* **Instructions to follow**
Type the entries again, word for word.

============================================================

Background: an optimization exercise with open tools, aiming at small area, a short achievable clock period and few clock cycles per item. Do not read the settings as production practice.
Only simulation tests tie the RTL to the original design; equivalence was not proved.

==> flow/design.v (excerpt) <==
module iir_df1_biquad_axis
#(
    parameter int unsigned coeff_width  = 16,
    parameter int unsigned inout_width  = 16,
    parameter int unsigned scale_factor = 14,
    parameter int          a1_int_coeff = -31880,
    parameter int          a2_int_coeff = 15531,
    parameter int          bo_int_coeff = 167,
    parameter int          b1_int_coeff = -302,
    parameter int          b2_int_coeff = 167
) (
    input  logic                          clk,
    input  logic                          rst,
    input  logic                          s_axis_tvalid,
    input  logic signed [inout_width-1:0] s_axis_tdata,
    output logic                          m_axis_tready,
    output logic signed [inout_width-1:0] m_axis_tdata,
    output logic                          m_axis_tvalid
);
    logic        v1_q, v2_q, v3_q;        
    logic [15:0] hx1_q, hx2_q;            
    logic [15:0] y1_q;                    
    logic [15:0] yb_q;                    
    logic signed [17:0] t_d, t_q;
    logic [31:0]  ga_d, ga_q;
    logic [31:10] gb_d, gb_q;
    logic         gc_d, gc_q;
    logic         c29;
    logic [2:0]   top0, top1;
  ...
Settings: LEC_CHECK=0, ABC_AREA=1, CAP_MARGIN=5, CORE_MARGIN=2, CORE_UTILIZATION=40, CTS_BUF_LIST=sky130_fd_sc_hd__clkbuf_8, SETUP_SLACK_MARGIN=3.0, SLEW_MARGIN=5, SYNTH_HIERARCHICAL=1, SYNTH_MINIMUM_KEEP_SIZE=0; clock period 7.0 ns.
run.sh (not shown) runs the stock make flow with config.mk's settings and CLKGATE_MAP_FILE= SYNTH_SCRIPT=/design/flow/synth_recipe.tcl, a recipe that flattens the netlist after the stock synthesis.
Testbench counts at the start, summed over its fixed seeds: cycles 24,024, items 24,000.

============================================================

* **Solved exercise**
Background: an optimization exercise with open tools, aiming at small area, a short achievable clock period and few clock cycles per item. Do not read the settings as production practice.
Only simulation tests tie the RTL to the original design; equivalence was not proved.

==> flow/design.v (excerpt) <==
module iir_df1_biquad_axis
#(
    parameter int unsigned coeff_width  = 16,
    parameter int unsigned inout_width  = 16,
    parameter int unsigned scale_factor = 14,
    parameter int          a1_int_coeff = -31880,
    parameter int          a2_int_coeff = 15531,
    parameter int          bo_int_coeff = 167,
    parameter int          b1_int_coeff = -302,
    parameter int          b2_int_coeff = 167
) (
    input  logic                          clk,
    input  logic                          rst,
    input  logic                          s_axis_tvalid,
    input  logic signed [inout_width-1:0] s_axis_tdata,
    output logic                          m_axis_tready,
    output logic signed [inout_width-1:0] m_axis_tdata,
    output logic                          m_axis_tvalid
);
    logic        v1_q, v2_q, v3_q;        
    logic [15:0] hx1_q, hx2_q;            
    logic [15:0] y1_q;                    
    logic [15:0] yb_q;                    
    logic signed [17:0] t_d, t_q;
    logic [31:0]  ga_d, ga_q;
    logic [31:10] gb_d, gb_q;
    logic         gc_d, gc_q;
    logic         c29;
    logic [2:0]   top0, top1;
  ...
Settings: LEC_CHECK=0, ABC_AREA=1, CAP_MARGIN=5, CORE_MARGIN=2, CORE_UTILIZATION=40, CTS_BUF_LIST=sky130_fd_sc_hd__clkbuf_8, SETUP_SLACK_MARGIN=3.0, SLEW_MARGIN=5, SYNTH_HIERARCHICAL=1, SYNTH_MINIMUM_KEEP_SIZE=0; clock period 7.0 ns.
run.sh (not shown) runs the stock make flow with config.mk's settings and CLKGATE_MAP_FILE= SYNTH_SCRIPT=/design/flow/synth_recipe.tcl, a recipe that flattens the netlist after the stock synthesis.
Testbench counts at the start, summed over its fixed seeds: cycles 24,024, items 24,000.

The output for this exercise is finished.